Count how many lines in the data below include "results". Answer with the number only.

[Dataset entries]

>>>

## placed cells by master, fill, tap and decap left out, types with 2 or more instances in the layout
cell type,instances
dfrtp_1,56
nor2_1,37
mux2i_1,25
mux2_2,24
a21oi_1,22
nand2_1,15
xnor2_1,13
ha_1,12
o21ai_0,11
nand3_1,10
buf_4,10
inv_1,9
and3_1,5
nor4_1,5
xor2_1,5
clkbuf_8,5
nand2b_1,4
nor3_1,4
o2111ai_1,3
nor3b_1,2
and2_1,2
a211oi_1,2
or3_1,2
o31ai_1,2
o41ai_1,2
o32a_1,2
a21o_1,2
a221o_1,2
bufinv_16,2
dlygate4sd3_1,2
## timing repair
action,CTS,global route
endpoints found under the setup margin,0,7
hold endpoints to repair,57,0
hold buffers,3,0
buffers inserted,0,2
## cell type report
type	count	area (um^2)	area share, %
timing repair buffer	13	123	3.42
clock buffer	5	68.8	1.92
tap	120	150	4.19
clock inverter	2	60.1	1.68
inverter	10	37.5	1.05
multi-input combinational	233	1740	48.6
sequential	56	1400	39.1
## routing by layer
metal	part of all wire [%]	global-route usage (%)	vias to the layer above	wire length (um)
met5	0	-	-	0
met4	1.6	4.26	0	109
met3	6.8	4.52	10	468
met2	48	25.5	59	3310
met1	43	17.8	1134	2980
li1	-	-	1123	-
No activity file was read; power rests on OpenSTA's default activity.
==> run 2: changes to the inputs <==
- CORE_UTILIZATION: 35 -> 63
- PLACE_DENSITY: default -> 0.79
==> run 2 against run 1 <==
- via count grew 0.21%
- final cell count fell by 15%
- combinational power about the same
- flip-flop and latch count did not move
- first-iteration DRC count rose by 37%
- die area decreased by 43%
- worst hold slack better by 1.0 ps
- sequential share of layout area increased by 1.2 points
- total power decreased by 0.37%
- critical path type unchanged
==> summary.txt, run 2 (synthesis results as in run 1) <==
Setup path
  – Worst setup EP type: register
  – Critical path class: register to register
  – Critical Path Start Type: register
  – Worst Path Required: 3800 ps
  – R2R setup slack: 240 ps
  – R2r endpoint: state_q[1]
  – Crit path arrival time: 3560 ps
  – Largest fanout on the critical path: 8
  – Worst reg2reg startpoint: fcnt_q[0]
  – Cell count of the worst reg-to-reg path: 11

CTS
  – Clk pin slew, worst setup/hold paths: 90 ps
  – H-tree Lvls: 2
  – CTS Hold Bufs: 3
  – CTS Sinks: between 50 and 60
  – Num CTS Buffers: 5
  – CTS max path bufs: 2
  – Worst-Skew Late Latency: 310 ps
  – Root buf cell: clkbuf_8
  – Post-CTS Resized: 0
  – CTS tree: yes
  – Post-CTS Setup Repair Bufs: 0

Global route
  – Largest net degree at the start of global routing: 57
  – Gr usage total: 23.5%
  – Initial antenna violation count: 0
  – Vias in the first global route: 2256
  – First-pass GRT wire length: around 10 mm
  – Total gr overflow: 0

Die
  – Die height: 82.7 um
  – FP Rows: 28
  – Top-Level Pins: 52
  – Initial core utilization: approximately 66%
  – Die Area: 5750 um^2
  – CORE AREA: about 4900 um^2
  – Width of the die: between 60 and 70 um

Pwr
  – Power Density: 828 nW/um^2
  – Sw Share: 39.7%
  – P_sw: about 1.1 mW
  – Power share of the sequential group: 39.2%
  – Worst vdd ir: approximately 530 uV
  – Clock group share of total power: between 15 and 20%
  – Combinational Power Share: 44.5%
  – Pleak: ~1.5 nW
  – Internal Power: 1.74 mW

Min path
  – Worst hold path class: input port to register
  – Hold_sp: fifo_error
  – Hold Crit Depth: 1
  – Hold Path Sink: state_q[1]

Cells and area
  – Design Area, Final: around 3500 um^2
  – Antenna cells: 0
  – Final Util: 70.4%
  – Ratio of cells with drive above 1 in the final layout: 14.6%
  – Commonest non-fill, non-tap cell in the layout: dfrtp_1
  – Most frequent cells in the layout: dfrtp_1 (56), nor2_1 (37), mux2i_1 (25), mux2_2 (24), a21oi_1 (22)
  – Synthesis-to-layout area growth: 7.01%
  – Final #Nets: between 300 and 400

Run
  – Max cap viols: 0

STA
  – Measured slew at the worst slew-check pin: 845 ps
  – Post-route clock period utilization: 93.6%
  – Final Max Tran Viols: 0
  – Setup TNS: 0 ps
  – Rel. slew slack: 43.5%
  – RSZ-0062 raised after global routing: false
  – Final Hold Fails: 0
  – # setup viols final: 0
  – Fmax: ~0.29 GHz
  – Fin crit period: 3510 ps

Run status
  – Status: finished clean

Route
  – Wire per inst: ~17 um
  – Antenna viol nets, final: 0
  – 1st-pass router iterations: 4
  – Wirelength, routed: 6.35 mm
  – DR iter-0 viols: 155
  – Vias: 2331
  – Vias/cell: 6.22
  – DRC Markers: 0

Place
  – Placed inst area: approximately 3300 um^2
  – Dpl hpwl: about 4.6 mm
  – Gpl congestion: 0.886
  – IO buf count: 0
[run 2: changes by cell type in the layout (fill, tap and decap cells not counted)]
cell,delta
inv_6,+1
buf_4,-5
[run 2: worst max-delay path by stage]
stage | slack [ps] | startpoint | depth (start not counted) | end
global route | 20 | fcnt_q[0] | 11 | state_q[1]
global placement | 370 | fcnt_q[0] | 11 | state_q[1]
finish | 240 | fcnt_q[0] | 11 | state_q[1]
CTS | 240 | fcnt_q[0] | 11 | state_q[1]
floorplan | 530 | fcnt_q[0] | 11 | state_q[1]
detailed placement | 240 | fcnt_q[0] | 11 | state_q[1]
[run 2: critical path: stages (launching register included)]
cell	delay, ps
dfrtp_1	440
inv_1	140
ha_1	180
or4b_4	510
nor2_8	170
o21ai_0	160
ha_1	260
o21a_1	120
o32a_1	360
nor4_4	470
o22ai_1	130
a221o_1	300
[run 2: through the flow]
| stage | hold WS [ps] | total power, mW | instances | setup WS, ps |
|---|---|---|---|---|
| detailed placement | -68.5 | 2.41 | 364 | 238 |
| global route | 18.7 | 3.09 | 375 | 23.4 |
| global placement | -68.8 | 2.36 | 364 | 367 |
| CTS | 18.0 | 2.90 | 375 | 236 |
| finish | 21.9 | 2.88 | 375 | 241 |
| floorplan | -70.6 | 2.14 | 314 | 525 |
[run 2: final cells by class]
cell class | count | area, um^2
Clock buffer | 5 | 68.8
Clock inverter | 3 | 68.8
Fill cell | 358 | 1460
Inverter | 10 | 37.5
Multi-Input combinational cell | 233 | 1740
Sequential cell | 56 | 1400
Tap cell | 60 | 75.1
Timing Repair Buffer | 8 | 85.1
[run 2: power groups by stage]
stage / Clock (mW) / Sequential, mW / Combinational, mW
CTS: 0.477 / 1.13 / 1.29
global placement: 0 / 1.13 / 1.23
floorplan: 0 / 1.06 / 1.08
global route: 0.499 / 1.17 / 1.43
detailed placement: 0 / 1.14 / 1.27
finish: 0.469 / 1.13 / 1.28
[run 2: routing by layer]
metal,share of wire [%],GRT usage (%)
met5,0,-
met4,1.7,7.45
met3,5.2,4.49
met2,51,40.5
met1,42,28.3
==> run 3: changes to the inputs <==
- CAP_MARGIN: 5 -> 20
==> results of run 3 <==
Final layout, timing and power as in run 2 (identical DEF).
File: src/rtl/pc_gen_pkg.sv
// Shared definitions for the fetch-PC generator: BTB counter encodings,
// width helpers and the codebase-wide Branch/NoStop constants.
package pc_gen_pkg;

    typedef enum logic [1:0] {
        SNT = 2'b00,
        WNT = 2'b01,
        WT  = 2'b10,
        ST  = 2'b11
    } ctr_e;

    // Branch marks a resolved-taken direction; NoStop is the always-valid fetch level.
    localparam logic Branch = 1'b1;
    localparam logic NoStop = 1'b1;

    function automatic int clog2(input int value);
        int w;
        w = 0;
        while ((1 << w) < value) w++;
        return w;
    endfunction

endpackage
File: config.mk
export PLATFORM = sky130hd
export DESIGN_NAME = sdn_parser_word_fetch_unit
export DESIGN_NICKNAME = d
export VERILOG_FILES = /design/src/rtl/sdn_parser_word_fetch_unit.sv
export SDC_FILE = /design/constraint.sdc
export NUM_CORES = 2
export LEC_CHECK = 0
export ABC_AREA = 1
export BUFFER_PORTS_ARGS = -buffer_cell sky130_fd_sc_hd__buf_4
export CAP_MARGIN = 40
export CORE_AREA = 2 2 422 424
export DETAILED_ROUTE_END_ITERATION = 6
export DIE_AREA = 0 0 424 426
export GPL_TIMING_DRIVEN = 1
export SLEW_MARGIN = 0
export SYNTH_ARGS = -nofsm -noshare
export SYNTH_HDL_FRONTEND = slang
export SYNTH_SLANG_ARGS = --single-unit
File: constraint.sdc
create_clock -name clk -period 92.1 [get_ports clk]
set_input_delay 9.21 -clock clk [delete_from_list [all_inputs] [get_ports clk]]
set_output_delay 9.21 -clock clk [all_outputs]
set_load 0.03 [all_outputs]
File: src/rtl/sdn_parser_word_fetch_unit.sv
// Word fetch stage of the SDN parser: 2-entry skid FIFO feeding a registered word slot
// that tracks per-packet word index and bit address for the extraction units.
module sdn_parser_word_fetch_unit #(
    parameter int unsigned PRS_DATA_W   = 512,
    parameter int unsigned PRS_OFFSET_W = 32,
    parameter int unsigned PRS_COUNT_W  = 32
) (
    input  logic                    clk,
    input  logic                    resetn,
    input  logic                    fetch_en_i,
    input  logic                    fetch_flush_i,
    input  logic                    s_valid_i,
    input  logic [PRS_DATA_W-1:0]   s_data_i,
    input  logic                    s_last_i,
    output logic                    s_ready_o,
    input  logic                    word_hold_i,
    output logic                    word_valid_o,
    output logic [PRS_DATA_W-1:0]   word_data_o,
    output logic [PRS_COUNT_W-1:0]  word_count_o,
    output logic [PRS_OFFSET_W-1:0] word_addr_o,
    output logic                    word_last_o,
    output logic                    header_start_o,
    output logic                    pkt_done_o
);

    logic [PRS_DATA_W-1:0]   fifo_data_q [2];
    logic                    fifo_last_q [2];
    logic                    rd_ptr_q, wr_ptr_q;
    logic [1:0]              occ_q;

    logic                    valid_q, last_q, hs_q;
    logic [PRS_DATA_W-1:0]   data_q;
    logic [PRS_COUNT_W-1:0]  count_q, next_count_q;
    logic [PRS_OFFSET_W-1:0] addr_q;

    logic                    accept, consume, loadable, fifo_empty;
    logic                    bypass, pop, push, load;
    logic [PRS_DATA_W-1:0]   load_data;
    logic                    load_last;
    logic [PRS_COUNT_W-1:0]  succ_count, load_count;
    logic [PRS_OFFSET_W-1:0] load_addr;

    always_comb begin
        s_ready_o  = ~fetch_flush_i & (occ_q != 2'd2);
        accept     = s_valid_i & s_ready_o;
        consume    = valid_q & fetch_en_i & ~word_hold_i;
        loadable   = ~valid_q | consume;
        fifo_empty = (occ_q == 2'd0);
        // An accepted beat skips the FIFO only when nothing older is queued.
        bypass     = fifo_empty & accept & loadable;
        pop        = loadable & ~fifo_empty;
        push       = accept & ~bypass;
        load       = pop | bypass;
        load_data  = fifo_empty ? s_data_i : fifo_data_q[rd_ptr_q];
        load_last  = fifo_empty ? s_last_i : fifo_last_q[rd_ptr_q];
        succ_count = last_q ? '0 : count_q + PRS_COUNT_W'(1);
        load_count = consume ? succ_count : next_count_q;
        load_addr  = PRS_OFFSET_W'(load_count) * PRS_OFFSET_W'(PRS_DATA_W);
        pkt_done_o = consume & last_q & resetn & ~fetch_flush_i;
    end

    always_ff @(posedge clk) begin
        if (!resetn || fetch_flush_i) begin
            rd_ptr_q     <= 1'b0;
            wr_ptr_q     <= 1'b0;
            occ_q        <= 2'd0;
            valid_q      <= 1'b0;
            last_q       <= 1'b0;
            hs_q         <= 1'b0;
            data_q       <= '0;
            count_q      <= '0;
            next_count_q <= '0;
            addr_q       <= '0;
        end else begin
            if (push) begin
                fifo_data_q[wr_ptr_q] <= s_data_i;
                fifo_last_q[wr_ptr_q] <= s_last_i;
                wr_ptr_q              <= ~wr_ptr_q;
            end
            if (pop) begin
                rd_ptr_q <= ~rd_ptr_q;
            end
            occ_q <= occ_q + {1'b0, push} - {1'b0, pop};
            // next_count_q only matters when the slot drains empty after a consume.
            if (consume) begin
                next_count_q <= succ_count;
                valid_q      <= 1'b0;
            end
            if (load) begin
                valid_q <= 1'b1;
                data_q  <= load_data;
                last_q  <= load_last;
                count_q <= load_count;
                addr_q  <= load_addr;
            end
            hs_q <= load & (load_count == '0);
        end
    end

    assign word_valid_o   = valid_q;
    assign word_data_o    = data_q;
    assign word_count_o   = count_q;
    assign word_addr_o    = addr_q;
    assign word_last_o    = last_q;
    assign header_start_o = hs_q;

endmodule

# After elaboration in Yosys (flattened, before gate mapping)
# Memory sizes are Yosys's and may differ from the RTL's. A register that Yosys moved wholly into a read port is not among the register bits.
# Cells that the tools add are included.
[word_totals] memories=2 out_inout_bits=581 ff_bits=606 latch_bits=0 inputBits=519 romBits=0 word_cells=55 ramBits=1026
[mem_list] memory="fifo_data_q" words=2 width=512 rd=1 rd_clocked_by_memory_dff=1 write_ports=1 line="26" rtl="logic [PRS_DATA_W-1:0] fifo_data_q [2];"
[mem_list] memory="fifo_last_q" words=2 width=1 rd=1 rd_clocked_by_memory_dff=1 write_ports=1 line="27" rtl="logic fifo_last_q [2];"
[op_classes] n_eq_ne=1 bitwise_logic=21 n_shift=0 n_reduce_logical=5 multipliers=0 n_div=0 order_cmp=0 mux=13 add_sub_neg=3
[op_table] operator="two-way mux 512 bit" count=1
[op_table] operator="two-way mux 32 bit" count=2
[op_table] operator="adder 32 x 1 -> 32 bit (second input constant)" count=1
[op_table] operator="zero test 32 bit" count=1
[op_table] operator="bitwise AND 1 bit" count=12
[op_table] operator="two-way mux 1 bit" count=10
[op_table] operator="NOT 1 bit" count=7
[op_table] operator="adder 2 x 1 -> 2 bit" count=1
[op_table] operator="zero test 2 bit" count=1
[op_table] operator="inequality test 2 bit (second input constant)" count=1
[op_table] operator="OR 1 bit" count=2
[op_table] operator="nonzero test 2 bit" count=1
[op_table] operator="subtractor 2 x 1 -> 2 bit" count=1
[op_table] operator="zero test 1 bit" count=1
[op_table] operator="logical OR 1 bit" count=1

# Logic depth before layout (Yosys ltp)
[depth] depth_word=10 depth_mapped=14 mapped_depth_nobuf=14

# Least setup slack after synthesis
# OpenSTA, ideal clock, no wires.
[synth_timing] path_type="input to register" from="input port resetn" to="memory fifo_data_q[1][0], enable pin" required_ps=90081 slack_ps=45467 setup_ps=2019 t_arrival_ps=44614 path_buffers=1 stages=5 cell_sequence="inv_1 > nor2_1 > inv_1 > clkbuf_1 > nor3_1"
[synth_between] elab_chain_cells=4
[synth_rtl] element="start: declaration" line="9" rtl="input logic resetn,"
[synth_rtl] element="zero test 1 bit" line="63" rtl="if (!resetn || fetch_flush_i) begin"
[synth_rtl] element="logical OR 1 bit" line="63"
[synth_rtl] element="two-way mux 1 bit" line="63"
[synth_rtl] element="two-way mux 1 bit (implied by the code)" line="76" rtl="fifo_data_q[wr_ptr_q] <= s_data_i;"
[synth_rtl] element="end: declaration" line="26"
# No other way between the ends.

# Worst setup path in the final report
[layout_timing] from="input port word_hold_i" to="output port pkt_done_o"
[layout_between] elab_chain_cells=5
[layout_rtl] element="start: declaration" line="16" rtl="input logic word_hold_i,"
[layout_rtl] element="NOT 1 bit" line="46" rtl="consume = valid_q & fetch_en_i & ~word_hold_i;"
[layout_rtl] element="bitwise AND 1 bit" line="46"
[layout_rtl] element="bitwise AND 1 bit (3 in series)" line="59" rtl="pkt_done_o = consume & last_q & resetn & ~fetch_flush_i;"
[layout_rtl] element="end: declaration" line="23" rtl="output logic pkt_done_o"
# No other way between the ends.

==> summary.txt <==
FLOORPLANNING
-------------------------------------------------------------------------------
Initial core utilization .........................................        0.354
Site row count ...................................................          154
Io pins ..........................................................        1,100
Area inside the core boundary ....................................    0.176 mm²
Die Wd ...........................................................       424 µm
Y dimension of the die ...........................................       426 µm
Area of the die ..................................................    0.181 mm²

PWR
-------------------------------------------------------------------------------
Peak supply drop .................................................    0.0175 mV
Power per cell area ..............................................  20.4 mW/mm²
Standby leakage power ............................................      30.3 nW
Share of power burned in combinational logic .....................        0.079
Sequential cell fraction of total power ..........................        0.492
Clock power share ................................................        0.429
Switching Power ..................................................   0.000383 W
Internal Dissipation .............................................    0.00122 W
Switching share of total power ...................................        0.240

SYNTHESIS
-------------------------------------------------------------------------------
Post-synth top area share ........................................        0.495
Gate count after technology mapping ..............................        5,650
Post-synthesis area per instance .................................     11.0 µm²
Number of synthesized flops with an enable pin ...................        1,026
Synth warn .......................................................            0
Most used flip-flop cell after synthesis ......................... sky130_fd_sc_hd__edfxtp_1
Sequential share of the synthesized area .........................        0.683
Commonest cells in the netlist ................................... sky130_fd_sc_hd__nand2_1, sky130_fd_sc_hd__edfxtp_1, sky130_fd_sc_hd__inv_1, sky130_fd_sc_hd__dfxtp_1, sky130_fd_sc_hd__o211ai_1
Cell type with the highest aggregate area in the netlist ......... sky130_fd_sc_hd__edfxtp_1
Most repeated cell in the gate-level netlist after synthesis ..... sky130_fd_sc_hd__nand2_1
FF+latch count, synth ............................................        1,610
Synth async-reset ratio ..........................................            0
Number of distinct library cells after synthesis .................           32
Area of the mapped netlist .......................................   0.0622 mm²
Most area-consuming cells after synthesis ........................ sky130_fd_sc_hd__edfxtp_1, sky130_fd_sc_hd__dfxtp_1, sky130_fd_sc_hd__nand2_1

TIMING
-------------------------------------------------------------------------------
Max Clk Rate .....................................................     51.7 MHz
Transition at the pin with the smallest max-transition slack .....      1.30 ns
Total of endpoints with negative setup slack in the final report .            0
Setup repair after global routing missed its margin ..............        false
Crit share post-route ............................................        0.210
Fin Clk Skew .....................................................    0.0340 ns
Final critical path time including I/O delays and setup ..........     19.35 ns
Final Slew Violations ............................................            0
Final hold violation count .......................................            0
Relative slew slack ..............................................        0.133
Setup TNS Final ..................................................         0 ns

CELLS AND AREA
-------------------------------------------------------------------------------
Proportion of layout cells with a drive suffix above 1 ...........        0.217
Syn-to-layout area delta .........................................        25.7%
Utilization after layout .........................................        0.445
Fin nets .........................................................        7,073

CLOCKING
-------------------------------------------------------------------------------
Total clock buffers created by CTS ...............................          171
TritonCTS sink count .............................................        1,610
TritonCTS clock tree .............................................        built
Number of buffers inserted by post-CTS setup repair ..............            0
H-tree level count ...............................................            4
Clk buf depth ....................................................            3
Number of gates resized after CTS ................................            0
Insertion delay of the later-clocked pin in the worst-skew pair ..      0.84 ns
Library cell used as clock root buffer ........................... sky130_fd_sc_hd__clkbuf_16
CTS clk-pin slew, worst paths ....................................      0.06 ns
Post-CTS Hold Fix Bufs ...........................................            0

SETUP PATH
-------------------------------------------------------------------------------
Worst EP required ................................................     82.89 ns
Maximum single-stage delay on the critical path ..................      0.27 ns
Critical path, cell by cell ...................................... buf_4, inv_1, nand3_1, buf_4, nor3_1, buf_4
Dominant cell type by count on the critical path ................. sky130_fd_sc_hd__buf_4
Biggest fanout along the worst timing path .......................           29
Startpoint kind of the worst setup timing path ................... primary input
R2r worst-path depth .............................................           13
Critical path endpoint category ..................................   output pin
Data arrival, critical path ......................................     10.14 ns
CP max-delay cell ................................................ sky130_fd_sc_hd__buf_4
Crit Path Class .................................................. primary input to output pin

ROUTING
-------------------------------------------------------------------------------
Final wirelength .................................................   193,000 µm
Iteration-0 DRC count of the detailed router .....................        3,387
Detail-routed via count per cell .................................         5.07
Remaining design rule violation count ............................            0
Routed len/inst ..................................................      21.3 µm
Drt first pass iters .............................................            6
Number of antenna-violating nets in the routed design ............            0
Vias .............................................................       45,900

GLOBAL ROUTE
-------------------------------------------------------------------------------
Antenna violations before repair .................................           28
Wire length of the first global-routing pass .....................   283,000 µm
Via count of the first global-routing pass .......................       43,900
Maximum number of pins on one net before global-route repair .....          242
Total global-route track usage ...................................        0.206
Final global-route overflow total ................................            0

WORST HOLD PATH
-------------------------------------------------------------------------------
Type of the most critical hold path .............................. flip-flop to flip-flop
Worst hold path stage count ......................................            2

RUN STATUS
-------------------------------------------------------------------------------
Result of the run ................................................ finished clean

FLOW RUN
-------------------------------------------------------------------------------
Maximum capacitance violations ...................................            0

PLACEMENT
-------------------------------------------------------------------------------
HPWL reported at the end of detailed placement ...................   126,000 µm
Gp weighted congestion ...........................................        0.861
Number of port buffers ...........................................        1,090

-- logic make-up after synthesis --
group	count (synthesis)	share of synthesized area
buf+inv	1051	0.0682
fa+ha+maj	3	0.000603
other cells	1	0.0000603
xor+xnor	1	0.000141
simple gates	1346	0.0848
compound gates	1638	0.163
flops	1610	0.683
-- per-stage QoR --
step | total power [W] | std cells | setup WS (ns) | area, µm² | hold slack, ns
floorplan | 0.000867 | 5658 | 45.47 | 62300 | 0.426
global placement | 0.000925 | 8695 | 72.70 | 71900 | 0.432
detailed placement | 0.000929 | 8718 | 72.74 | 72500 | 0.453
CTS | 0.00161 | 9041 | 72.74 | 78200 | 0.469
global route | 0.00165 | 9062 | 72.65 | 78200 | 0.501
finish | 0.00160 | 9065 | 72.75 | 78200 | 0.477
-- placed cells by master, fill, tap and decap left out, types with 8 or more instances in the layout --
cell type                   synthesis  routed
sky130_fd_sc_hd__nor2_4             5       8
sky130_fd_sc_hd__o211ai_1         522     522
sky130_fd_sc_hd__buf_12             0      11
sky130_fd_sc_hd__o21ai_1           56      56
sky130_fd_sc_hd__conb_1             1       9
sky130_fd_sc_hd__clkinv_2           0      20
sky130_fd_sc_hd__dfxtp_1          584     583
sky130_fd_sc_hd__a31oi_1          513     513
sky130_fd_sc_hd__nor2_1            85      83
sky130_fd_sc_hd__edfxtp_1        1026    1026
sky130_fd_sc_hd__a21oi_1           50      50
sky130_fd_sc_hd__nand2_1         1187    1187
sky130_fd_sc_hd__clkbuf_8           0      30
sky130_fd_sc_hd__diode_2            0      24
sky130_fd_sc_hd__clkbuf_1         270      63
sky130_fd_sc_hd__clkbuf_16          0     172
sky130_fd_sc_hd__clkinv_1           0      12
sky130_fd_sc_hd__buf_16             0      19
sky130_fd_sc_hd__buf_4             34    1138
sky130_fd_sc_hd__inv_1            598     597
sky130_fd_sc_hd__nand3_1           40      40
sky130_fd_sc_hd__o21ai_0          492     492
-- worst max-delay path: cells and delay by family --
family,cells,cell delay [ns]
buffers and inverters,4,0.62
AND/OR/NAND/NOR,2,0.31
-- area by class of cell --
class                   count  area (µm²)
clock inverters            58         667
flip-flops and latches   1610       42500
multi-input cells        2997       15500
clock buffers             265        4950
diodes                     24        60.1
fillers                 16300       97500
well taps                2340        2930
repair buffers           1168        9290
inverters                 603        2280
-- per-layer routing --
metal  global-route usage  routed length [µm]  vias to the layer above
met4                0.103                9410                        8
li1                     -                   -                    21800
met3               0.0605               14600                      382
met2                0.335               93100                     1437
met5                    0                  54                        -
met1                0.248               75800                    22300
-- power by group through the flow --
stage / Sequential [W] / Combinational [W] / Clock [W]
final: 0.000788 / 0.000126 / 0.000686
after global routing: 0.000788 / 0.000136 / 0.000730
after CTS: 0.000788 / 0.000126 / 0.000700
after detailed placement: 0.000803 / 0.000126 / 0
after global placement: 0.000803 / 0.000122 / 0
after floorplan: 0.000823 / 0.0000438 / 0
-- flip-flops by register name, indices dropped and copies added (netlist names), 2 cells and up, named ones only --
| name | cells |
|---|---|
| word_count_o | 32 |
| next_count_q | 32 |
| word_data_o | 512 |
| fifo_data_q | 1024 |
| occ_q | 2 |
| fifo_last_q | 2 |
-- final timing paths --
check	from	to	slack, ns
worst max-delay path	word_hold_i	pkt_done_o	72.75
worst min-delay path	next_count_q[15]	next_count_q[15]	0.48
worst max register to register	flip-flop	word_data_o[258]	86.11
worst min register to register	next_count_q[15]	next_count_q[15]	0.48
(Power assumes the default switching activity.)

<<<

- _RESPONSE TO THE EXERCISE_: 2